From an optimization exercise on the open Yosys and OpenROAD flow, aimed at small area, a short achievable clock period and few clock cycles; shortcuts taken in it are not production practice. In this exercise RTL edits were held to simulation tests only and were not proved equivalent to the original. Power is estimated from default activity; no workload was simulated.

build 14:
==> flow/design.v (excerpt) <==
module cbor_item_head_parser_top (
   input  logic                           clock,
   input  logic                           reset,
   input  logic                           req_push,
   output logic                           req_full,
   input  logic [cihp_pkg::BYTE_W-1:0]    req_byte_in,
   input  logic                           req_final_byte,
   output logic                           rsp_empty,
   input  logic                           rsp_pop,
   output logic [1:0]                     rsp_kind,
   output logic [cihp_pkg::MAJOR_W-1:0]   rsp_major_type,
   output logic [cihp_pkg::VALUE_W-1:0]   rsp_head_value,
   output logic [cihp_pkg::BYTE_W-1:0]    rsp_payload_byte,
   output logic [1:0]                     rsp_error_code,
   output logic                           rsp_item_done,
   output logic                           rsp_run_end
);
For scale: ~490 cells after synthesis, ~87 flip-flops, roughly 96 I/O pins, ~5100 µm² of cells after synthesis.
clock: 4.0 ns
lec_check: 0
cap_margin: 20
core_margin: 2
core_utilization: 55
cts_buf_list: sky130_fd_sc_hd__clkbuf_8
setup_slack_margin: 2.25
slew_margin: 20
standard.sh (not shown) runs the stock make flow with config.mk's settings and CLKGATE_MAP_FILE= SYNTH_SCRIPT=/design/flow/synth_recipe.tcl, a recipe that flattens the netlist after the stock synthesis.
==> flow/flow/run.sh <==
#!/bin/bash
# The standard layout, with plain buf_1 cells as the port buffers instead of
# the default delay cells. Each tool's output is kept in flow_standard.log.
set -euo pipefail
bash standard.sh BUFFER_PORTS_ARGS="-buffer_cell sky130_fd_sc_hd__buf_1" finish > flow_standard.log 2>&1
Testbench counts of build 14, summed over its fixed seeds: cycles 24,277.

...

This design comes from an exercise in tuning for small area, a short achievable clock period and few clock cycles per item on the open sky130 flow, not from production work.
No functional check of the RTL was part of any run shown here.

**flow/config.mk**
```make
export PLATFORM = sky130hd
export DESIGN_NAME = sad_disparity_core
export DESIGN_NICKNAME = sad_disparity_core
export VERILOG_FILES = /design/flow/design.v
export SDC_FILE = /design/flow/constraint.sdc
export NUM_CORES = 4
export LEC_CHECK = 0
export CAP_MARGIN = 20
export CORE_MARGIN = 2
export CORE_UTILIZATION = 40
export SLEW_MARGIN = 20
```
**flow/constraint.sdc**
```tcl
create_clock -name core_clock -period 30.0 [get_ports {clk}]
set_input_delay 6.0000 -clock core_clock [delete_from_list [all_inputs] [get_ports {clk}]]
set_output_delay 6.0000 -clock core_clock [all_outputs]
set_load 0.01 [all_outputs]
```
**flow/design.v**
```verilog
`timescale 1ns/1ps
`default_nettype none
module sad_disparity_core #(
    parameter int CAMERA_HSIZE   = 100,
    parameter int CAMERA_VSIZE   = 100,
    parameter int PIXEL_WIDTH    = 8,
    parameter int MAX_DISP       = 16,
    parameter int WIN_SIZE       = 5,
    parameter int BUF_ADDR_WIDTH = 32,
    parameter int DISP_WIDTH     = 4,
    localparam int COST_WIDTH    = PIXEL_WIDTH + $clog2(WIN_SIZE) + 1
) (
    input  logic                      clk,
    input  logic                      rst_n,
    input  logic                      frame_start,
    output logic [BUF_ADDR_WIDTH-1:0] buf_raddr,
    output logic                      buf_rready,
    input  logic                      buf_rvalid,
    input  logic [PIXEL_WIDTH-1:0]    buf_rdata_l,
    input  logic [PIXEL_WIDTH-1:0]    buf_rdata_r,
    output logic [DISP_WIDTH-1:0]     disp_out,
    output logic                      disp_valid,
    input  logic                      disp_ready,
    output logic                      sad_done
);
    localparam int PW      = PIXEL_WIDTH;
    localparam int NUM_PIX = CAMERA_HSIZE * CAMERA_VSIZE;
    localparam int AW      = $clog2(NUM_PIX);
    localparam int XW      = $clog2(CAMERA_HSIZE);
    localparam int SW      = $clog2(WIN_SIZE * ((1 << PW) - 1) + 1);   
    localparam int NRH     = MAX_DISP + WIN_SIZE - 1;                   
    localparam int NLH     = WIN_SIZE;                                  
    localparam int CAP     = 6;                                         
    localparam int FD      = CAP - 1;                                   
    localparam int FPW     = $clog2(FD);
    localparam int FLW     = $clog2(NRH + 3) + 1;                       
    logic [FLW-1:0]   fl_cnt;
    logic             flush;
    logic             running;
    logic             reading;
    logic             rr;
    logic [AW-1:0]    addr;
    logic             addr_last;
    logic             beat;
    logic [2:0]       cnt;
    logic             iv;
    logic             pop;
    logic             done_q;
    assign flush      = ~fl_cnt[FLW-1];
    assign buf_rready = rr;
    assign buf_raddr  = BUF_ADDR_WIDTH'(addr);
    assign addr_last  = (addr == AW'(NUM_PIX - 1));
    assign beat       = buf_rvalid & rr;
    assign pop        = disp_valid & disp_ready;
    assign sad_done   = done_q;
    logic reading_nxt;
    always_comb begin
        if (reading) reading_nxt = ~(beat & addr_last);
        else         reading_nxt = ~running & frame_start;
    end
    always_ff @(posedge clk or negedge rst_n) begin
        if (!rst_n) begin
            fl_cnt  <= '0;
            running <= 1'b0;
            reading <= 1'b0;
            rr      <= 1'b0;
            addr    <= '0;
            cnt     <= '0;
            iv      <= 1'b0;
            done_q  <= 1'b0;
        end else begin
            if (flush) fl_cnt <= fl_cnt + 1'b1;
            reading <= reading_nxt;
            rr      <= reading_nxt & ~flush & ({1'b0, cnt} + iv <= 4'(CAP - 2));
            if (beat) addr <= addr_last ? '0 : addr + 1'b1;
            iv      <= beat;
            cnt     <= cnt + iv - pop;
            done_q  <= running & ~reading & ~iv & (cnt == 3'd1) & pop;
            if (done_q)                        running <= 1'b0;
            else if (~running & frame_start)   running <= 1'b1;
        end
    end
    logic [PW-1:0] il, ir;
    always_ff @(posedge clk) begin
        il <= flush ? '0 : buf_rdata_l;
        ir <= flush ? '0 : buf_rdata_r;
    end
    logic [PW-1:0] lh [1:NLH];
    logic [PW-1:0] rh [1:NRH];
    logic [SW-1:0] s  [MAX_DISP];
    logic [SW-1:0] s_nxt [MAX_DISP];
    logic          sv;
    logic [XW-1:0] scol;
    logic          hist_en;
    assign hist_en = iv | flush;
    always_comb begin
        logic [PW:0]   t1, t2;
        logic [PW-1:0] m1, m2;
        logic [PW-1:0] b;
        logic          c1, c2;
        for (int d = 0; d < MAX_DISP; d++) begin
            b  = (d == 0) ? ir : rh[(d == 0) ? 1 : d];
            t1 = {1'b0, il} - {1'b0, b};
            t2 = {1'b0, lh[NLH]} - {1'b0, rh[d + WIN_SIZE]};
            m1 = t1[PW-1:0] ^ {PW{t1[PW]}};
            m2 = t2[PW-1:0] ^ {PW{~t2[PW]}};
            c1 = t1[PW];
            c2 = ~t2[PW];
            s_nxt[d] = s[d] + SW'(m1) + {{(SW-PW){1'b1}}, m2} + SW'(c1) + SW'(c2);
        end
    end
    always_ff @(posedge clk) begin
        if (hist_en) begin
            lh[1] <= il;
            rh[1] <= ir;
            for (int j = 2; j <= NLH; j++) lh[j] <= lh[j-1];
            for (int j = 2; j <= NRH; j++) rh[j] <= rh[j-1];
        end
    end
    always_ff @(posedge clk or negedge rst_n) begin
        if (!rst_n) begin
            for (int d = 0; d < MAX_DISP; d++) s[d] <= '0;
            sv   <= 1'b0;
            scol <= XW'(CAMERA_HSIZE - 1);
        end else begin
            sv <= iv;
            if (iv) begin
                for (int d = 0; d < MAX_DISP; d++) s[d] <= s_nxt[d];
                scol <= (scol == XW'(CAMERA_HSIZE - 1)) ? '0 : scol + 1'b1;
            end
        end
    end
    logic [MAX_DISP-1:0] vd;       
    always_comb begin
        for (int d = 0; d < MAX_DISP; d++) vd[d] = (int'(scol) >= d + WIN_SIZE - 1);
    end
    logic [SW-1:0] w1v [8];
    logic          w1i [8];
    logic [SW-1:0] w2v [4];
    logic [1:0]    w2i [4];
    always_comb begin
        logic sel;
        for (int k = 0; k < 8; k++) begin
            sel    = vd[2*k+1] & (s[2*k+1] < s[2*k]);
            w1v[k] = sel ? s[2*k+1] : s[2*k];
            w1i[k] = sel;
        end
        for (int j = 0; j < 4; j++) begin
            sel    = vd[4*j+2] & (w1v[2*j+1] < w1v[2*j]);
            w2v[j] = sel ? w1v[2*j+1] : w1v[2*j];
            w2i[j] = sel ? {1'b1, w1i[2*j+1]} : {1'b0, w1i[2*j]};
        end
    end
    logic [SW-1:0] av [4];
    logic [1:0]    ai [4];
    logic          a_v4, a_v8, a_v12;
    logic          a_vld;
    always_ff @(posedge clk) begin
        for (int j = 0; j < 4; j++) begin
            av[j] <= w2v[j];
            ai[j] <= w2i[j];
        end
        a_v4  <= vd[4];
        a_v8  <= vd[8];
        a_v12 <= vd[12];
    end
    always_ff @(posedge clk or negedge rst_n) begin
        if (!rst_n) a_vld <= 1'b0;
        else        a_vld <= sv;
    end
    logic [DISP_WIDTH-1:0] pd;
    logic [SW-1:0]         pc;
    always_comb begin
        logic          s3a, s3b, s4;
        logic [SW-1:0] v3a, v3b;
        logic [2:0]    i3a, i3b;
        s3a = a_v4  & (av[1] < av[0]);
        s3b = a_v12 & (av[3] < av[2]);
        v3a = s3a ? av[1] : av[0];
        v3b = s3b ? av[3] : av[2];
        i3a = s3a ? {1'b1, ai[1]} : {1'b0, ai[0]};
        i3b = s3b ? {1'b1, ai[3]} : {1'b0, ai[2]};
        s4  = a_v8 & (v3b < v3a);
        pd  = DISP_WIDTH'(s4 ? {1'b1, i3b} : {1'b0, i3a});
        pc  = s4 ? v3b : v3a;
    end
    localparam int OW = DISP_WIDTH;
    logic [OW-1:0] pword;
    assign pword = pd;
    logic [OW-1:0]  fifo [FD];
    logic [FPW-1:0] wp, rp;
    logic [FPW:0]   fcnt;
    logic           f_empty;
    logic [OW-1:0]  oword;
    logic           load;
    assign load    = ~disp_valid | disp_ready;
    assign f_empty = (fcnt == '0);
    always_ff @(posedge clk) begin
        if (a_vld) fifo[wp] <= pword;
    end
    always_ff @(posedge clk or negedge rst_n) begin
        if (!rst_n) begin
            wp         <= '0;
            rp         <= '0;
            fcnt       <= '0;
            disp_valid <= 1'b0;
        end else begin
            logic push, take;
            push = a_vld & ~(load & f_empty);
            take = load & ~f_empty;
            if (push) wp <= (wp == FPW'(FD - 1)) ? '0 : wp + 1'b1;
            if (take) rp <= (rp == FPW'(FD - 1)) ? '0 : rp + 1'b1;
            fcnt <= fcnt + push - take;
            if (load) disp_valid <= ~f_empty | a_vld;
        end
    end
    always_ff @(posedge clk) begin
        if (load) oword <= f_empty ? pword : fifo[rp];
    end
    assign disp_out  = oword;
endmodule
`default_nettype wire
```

==

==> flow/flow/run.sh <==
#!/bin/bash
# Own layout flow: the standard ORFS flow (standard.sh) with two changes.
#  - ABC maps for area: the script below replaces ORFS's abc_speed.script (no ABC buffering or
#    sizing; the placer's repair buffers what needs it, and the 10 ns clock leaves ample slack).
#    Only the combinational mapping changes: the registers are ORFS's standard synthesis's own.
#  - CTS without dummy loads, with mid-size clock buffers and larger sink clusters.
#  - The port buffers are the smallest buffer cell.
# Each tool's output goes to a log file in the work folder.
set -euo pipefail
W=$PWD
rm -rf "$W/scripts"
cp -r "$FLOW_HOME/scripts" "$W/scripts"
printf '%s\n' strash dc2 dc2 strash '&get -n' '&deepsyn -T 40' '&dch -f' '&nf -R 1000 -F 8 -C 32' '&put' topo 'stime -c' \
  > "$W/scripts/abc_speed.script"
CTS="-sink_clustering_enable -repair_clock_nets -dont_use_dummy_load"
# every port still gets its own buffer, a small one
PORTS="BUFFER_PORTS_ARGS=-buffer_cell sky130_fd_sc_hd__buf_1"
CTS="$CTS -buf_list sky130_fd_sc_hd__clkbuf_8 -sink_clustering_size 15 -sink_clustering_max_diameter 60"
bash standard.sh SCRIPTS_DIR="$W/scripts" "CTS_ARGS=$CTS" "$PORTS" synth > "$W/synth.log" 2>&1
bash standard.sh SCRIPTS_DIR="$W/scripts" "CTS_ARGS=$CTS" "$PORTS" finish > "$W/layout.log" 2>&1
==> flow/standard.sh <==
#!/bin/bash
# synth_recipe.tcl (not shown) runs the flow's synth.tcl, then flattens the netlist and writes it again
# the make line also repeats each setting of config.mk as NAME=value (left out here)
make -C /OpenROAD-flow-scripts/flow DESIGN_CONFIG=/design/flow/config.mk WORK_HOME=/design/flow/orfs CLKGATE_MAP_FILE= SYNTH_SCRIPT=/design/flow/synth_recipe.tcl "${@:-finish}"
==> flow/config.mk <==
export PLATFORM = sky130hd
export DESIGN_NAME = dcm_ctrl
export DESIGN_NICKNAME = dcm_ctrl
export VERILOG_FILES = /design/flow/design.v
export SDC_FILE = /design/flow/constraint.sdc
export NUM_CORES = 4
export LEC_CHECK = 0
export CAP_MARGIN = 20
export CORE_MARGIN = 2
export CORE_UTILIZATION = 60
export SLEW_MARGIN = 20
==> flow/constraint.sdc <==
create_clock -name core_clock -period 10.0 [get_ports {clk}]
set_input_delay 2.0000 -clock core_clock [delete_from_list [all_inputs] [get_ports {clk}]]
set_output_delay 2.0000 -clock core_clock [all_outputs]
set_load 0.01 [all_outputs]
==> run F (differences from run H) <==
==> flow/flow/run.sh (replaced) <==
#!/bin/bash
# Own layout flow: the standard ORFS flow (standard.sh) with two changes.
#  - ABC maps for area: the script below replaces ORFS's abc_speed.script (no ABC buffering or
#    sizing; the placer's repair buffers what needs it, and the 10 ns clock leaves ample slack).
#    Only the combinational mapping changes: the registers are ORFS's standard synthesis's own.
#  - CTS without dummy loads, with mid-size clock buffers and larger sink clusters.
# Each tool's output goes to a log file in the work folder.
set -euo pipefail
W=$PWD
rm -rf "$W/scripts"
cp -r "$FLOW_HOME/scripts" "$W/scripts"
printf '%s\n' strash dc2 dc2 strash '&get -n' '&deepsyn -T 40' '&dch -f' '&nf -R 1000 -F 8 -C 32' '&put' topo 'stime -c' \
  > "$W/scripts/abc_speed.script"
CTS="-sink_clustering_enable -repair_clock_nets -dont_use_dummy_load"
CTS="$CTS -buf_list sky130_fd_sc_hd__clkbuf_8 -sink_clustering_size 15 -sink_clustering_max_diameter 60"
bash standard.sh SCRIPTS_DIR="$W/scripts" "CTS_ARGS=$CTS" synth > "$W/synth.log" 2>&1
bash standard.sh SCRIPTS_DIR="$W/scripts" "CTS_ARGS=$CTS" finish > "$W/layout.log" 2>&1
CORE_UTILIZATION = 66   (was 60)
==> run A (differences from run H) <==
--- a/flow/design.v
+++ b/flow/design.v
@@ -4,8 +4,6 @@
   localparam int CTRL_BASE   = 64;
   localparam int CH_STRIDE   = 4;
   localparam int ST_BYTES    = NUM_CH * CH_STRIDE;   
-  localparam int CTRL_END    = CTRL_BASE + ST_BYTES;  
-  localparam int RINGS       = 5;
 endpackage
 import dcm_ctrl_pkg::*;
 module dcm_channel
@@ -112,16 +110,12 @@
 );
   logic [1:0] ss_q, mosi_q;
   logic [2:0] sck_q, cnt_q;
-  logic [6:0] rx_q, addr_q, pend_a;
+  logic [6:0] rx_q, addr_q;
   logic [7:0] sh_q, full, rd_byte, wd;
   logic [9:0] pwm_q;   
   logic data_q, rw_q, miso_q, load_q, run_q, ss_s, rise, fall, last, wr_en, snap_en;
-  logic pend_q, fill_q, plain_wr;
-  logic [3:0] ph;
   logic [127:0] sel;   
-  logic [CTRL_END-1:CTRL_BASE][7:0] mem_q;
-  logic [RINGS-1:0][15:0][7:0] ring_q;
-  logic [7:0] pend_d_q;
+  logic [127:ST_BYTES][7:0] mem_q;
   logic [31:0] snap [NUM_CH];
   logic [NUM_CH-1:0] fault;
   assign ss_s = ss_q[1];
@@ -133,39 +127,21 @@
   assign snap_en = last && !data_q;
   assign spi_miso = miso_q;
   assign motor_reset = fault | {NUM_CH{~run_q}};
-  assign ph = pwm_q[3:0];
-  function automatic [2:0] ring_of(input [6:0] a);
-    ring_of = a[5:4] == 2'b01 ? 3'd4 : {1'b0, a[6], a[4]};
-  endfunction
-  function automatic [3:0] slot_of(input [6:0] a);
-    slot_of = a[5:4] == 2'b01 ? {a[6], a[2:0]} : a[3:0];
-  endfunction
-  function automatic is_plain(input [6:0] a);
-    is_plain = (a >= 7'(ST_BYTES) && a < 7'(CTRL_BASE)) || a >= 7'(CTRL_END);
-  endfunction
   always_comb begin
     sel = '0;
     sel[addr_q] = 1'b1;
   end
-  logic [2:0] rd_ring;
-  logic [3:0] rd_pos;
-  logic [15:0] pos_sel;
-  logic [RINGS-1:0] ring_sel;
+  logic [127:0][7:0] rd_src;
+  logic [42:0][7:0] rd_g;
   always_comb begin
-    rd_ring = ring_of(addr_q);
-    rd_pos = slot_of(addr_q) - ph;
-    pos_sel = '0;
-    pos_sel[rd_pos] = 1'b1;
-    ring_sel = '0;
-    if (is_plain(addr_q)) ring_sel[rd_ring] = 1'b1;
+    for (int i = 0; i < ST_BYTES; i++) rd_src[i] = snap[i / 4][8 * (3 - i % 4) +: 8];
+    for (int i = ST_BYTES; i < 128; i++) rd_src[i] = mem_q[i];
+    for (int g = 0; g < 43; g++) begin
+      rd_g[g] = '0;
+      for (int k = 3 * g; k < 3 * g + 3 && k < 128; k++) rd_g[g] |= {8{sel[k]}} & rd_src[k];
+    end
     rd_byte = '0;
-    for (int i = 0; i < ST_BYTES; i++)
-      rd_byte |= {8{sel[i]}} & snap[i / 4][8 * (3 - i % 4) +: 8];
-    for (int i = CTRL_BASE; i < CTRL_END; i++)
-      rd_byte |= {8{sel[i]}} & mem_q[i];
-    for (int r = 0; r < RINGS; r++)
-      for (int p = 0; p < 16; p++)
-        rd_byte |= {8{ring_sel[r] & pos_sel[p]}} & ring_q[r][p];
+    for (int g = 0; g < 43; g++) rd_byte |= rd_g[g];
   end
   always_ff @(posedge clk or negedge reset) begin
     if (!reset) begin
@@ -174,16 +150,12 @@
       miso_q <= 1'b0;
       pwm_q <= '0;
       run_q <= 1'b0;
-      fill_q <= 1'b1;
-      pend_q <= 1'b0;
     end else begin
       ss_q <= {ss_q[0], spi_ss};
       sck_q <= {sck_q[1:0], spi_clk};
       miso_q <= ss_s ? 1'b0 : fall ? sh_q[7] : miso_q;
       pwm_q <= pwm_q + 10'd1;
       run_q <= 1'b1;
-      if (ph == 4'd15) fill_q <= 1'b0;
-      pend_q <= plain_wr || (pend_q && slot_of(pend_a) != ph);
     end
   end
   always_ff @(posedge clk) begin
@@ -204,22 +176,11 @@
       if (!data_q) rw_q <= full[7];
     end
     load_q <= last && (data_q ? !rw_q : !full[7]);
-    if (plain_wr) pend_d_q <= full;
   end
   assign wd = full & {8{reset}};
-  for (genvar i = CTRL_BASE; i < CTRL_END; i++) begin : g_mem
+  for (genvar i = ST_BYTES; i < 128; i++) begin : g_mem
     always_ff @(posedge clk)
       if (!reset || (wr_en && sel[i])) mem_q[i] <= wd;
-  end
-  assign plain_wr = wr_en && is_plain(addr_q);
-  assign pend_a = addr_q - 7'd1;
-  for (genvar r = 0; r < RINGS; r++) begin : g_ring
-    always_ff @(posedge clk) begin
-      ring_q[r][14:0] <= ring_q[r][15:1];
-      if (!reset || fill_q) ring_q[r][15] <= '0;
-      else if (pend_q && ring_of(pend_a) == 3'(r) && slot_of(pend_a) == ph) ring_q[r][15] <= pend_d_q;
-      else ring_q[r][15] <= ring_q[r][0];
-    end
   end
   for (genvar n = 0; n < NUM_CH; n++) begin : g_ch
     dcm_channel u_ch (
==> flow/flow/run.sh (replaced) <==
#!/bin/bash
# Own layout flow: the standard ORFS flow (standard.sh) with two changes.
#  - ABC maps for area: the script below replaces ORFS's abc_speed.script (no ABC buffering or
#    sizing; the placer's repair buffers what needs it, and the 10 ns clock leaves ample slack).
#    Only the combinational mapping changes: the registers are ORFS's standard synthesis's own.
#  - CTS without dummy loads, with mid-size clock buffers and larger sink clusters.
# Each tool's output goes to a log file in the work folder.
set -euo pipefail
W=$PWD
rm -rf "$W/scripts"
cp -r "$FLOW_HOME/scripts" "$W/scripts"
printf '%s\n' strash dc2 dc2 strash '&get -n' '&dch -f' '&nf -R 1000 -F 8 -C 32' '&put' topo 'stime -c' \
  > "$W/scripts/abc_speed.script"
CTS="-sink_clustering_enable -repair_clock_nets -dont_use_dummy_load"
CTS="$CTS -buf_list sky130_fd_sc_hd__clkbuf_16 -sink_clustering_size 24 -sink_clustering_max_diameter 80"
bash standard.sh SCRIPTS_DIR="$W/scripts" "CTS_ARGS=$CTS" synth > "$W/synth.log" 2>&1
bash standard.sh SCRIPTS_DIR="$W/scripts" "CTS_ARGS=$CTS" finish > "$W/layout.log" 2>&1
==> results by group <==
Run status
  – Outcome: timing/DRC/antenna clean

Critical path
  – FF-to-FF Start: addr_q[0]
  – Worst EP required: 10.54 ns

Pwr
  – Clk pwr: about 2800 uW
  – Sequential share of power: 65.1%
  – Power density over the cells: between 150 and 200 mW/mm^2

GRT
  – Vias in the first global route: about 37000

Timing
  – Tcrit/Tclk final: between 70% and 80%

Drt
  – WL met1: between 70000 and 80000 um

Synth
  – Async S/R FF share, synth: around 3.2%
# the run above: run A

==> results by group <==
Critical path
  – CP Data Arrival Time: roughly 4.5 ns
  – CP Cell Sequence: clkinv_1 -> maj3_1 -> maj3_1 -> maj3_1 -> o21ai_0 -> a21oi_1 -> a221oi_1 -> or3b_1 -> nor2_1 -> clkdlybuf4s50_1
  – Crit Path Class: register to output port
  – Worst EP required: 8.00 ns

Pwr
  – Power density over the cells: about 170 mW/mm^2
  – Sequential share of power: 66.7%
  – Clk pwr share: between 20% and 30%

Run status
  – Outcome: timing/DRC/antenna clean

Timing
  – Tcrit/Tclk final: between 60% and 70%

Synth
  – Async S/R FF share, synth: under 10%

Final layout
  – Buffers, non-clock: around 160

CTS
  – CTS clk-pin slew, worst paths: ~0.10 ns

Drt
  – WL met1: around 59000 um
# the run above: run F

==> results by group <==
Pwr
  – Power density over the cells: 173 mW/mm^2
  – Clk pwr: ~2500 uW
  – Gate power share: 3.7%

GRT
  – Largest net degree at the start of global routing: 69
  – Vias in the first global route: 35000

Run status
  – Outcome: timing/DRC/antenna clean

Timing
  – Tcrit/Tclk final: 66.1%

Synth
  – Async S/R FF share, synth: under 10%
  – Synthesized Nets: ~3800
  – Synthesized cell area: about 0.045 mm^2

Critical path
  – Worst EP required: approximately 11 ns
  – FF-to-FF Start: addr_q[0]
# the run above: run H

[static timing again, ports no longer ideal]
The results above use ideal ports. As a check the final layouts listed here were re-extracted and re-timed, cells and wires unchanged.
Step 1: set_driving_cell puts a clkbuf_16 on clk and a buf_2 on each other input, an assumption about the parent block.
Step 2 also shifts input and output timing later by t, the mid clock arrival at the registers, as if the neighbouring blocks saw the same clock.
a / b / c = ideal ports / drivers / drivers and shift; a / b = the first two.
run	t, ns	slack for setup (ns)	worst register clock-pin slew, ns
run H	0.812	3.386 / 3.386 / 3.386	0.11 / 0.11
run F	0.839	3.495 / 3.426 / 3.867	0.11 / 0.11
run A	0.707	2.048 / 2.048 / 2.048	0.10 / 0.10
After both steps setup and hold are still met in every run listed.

• **TASK**:
Please give an exact copy of the lines above, beginning with the line containing "of power: 66.7%" and running through the line containing "After both steps", and of no other lines.

• **SOLUTION TO THIS EXERCISE**:
  – Sequential share of power: 66.7%
  – Clk pwr share: between 20% and 30%

Run status
  – Outcome: timing/DRC/antenna clean

Timing
  – Tcrit/Tclk final: between 60% and 70%

Synth
  – Async S/R FF share, synth: under 10%

Final layout
  – Buffers, non-clock: around 160

CTS
  – CTS clk-pin slew, worst paths: ~0.10 ns

Drt
  – WL met1: around 59000 um
# the run above: run F

==> results by group <==
Pwr
  – Power density over the cells: 173 mW/mm^2
  – Clk pwr: ~2500 uW
  – Gate power share: 3.7%

GRT
  – Largest net degree at the start of global routing: 69
  – Vias in the first global route: 35000

Run status
  – Outcome: timing/DRC/antenna clean

Timing
  – Tcrit/Tclk final: 66.1%

Synth
  – Async S/R FF share, synth: under 10%
  – Synthesized Nets: ~3800
  – Synthesized cell area: about 0.045 mm^2

Critical path
  – Worst EP required: approximately 11 ns
  – FF-to-FF Start: addr_q[0]
# the run above: run H

[static timing again, ports no longer ideal]
The results above use ideal ports. As a check the final layouts listed here were re-extracted and re-timed, cells and wires unchanged.
Step 1: set_driving_cell puts a clkbuf_16 on clk and a buf_2 on each other input, an assumption about the parent block.
Step 2 also shifts input and output timing later by t, the mid clock arrival at the registers, as if the neighbouring blocks saw the same clock.
a / b / c = ideal ports / drivers / drivers and shift; a / b = the first two.
run	t, ns	slack for setup (ns)	worst register clock-pin slew, ns
run H	0.812	3.386 / 3.386 / 3.386	0.11 / 0.11
run F	0.839	3.495 / 3.426 / 3.867	0.11 / 0.11
run A	0.707	2.048 / 2.048 / 2.048	0.10 / 0.10
After both steps setup and hold are still met in every run listed.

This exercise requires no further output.